**WHAT YOU HAVE TO DO**
Nothing but the lines from the one containing "[what timing repair did]" through the last line of the records below should be written out, each exactly as it stands.

**DATA TO PROCESS**
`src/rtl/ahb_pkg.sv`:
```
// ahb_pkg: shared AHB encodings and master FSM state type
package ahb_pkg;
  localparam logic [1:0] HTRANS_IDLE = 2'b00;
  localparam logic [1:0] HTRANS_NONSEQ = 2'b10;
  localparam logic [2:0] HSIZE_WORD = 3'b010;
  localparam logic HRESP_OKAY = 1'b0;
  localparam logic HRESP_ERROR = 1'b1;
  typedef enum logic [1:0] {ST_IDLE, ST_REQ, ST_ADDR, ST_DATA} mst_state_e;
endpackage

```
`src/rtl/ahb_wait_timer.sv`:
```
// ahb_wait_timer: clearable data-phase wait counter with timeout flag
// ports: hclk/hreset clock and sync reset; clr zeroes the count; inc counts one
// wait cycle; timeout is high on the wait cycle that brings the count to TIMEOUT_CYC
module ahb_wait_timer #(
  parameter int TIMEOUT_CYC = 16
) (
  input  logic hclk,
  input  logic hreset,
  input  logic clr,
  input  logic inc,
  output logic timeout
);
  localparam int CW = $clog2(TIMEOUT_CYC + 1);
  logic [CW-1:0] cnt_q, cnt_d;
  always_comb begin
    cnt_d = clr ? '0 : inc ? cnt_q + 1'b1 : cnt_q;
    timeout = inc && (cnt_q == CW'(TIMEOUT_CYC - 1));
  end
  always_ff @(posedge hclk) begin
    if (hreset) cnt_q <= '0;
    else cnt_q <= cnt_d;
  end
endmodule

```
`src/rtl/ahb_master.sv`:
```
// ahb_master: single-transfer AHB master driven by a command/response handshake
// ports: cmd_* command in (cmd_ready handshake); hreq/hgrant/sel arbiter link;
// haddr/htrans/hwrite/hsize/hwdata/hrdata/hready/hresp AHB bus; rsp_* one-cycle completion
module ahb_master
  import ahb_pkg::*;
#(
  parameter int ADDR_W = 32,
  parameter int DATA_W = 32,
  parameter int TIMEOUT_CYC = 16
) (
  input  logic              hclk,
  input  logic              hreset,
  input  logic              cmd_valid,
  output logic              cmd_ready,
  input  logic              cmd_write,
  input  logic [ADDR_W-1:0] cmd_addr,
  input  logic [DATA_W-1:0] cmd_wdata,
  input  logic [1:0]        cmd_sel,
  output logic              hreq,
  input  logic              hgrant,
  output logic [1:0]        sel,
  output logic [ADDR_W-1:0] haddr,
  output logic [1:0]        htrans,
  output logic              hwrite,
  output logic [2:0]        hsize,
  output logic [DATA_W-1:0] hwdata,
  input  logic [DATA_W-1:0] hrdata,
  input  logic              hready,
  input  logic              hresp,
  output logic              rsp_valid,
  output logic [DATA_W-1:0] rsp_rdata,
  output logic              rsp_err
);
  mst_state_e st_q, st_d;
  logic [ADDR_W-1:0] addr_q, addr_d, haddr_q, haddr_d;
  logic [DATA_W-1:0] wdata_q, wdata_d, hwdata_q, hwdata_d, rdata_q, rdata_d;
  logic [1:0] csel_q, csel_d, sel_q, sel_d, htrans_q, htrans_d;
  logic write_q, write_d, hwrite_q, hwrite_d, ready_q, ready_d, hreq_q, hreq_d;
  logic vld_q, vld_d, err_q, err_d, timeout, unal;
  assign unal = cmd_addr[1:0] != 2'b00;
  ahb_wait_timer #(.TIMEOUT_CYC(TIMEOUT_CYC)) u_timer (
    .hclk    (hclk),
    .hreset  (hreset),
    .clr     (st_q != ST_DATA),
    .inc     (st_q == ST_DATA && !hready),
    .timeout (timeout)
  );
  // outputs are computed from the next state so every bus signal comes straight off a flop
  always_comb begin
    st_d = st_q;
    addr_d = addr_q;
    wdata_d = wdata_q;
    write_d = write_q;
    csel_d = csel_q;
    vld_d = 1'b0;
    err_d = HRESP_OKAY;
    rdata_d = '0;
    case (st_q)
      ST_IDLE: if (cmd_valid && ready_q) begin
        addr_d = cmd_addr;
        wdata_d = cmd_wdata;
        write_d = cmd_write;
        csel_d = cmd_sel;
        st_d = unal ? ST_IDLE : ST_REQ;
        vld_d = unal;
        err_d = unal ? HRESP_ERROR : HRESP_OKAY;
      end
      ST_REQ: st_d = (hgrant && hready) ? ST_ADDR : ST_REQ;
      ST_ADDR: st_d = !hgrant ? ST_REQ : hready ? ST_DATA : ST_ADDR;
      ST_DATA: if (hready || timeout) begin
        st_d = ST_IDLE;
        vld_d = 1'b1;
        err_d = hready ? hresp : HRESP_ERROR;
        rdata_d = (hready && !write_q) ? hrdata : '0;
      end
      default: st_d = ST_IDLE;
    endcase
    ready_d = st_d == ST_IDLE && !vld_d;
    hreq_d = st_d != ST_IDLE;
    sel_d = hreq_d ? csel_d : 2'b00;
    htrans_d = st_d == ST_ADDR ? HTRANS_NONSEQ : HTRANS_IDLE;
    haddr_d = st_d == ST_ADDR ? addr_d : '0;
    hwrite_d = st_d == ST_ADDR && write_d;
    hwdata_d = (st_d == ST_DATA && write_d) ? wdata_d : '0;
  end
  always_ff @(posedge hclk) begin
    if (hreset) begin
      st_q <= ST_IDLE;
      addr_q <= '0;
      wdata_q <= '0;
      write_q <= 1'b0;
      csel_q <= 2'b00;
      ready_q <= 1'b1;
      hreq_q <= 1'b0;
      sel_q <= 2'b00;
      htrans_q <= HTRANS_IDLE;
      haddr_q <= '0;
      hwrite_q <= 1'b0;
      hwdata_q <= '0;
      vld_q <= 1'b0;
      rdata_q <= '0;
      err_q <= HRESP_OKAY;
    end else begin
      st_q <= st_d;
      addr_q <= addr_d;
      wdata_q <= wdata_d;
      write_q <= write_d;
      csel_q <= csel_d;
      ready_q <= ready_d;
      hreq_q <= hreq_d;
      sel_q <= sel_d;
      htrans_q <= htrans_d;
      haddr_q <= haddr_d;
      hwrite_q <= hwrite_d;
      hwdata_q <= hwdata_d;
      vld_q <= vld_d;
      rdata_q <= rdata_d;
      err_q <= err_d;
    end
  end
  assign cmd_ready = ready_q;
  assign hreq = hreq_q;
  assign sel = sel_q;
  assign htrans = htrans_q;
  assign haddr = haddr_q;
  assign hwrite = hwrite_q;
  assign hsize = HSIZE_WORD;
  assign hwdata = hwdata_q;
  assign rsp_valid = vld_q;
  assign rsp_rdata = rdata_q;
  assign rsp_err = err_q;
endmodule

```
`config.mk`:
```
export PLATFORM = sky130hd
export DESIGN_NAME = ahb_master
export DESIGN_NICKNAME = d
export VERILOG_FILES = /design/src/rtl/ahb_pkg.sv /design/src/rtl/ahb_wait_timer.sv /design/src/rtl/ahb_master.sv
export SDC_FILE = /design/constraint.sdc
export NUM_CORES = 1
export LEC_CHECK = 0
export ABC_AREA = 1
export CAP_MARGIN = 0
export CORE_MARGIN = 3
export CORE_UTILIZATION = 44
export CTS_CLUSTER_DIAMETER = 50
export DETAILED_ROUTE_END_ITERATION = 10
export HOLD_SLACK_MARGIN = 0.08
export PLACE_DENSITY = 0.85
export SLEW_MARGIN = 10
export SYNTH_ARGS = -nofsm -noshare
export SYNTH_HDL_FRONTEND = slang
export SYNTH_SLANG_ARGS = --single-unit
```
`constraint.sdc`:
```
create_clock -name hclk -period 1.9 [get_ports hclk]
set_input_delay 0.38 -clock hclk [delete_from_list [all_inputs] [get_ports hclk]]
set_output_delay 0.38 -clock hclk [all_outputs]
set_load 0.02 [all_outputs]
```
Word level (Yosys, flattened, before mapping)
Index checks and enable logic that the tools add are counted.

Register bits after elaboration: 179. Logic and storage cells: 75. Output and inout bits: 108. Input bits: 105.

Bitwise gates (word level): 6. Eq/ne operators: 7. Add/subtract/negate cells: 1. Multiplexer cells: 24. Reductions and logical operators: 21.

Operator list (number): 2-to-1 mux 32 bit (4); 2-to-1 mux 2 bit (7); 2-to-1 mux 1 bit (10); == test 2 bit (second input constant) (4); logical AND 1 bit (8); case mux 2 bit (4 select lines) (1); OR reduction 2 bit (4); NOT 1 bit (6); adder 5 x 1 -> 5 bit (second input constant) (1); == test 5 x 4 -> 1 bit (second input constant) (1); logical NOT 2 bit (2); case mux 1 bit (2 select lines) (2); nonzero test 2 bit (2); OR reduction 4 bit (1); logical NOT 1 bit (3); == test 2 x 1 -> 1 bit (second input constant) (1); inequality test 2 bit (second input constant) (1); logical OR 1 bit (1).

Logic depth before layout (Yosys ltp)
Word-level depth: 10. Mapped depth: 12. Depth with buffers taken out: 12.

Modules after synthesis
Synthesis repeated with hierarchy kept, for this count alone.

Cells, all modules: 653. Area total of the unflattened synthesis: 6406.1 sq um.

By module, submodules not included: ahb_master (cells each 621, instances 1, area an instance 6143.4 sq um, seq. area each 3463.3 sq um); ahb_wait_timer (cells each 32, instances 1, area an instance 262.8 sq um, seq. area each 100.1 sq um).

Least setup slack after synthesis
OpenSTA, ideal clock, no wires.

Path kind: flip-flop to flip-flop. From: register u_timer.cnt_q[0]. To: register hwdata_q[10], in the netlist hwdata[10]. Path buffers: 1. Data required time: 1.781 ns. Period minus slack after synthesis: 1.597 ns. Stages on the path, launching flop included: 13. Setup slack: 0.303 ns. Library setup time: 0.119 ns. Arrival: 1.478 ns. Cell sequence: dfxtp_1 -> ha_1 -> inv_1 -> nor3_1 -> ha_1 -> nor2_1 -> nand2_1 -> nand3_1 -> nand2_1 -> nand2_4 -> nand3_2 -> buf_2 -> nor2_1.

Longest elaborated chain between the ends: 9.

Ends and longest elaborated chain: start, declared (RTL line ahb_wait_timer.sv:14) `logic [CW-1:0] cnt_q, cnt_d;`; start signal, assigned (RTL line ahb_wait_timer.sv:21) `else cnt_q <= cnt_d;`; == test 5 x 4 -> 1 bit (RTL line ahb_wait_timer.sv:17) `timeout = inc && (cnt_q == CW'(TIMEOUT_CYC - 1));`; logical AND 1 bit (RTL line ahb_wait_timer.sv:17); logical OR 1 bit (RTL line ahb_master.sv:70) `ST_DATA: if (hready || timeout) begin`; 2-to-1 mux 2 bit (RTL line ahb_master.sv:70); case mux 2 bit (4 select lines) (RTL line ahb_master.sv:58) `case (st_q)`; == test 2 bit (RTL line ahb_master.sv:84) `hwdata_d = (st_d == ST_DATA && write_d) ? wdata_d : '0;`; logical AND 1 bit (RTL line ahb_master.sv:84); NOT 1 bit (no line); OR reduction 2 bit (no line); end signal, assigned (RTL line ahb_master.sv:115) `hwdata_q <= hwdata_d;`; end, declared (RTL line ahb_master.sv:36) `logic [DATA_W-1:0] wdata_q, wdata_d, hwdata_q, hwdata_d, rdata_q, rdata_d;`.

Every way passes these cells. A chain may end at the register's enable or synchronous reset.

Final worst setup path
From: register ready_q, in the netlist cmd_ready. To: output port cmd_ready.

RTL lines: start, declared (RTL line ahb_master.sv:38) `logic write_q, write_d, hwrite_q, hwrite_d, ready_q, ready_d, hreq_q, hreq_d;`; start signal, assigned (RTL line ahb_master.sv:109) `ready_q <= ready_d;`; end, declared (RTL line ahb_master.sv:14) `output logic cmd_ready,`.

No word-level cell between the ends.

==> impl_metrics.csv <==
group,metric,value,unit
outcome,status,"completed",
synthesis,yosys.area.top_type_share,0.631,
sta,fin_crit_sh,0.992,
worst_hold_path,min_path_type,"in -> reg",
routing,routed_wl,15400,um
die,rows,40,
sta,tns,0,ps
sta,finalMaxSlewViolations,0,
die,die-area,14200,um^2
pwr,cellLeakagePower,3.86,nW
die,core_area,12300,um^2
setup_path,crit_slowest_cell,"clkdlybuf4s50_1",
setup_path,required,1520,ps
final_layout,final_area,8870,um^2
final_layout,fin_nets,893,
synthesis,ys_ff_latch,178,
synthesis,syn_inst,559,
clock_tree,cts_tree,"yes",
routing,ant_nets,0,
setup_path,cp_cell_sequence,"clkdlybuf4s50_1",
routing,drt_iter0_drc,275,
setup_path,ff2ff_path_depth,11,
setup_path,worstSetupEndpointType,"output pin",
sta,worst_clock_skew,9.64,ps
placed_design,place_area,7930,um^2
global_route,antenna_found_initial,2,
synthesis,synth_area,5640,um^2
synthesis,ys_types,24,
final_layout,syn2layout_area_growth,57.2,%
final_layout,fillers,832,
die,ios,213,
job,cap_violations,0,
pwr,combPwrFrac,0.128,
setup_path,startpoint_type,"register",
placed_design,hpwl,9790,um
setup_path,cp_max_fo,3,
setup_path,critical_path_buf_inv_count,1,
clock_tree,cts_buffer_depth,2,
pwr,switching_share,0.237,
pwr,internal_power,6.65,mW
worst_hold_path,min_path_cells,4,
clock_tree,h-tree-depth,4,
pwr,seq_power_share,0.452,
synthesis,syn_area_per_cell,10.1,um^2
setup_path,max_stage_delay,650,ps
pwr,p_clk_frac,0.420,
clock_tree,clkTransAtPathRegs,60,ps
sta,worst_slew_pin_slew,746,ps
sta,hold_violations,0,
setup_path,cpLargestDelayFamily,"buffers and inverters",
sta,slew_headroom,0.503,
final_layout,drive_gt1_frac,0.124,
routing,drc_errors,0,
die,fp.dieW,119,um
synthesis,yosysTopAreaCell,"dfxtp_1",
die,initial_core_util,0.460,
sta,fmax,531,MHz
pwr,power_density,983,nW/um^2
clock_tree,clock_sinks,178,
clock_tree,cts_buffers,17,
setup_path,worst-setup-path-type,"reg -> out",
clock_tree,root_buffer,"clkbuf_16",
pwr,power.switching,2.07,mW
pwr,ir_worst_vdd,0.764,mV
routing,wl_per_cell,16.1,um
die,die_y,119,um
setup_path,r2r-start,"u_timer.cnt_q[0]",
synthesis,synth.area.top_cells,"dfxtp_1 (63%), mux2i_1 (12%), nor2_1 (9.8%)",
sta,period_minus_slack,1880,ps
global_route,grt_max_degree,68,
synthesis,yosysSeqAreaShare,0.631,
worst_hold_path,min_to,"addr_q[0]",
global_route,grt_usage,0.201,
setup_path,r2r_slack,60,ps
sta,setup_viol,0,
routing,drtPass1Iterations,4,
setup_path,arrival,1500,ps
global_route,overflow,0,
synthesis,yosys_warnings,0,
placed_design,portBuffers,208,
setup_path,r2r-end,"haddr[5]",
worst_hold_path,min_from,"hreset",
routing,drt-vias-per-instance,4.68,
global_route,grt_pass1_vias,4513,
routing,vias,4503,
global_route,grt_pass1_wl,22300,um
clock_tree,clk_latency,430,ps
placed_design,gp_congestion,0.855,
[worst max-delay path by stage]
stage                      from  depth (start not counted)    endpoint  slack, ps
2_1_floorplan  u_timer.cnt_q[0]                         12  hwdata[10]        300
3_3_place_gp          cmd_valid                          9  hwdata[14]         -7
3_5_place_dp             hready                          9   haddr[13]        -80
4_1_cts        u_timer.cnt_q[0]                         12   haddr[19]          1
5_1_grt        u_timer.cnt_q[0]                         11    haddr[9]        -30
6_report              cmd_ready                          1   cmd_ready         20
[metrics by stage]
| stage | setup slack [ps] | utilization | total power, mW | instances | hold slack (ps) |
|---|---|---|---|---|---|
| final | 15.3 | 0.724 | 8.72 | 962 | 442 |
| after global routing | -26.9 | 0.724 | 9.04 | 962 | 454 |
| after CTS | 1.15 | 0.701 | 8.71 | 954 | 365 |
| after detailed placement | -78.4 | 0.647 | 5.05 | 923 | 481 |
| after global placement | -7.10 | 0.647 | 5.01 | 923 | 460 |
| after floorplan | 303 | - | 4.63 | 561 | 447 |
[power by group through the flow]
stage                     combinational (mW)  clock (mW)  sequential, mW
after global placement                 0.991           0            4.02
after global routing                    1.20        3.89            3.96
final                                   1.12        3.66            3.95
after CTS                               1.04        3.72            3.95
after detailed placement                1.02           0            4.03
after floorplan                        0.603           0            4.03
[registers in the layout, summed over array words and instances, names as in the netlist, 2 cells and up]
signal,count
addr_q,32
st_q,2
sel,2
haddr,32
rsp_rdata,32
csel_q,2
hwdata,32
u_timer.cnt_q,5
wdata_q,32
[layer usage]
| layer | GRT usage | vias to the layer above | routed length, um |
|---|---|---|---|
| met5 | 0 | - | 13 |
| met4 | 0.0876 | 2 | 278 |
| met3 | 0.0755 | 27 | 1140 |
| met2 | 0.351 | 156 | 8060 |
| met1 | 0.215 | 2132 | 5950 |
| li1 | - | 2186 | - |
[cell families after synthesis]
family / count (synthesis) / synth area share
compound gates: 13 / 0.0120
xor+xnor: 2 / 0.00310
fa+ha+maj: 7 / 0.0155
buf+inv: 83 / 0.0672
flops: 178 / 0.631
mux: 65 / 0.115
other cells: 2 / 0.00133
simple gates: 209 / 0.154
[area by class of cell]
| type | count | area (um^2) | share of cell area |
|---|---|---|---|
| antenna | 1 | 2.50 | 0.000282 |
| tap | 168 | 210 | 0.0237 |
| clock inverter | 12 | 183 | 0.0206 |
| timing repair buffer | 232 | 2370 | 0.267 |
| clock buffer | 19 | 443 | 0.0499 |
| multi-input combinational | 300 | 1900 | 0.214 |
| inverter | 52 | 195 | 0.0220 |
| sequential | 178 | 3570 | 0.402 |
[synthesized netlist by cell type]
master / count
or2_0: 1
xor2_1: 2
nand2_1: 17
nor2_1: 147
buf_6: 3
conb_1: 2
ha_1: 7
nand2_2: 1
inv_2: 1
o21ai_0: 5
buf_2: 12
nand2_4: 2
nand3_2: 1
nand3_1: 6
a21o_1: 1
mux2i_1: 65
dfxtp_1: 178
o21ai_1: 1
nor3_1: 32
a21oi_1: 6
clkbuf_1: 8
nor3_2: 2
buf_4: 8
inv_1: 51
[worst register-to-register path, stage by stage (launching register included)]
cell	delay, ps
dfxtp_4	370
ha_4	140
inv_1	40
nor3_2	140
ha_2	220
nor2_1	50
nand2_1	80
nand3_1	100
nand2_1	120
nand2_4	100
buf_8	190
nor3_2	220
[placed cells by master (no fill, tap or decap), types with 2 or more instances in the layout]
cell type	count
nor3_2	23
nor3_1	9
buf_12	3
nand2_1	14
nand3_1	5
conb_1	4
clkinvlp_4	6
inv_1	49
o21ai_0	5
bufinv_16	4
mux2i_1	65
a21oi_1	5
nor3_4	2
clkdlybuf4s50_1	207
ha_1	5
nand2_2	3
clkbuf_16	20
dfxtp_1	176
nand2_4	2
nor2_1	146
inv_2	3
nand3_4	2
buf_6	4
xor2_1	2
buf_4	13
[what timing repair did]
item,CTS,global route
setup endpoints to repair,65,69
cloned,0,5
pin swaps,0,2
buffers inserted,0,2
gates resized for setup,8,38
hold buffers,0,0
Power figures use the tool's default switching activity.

**FINISHED TASK**
[what timing repair did]
item,CTS,global route
setup endpoints to repair,65,69
cloned,0,5
pin swaps,0,2
buffers inserted,0,2
gates resized for setup,8,38
hold buffers,0,0
Power figures use the tool's default switching activity.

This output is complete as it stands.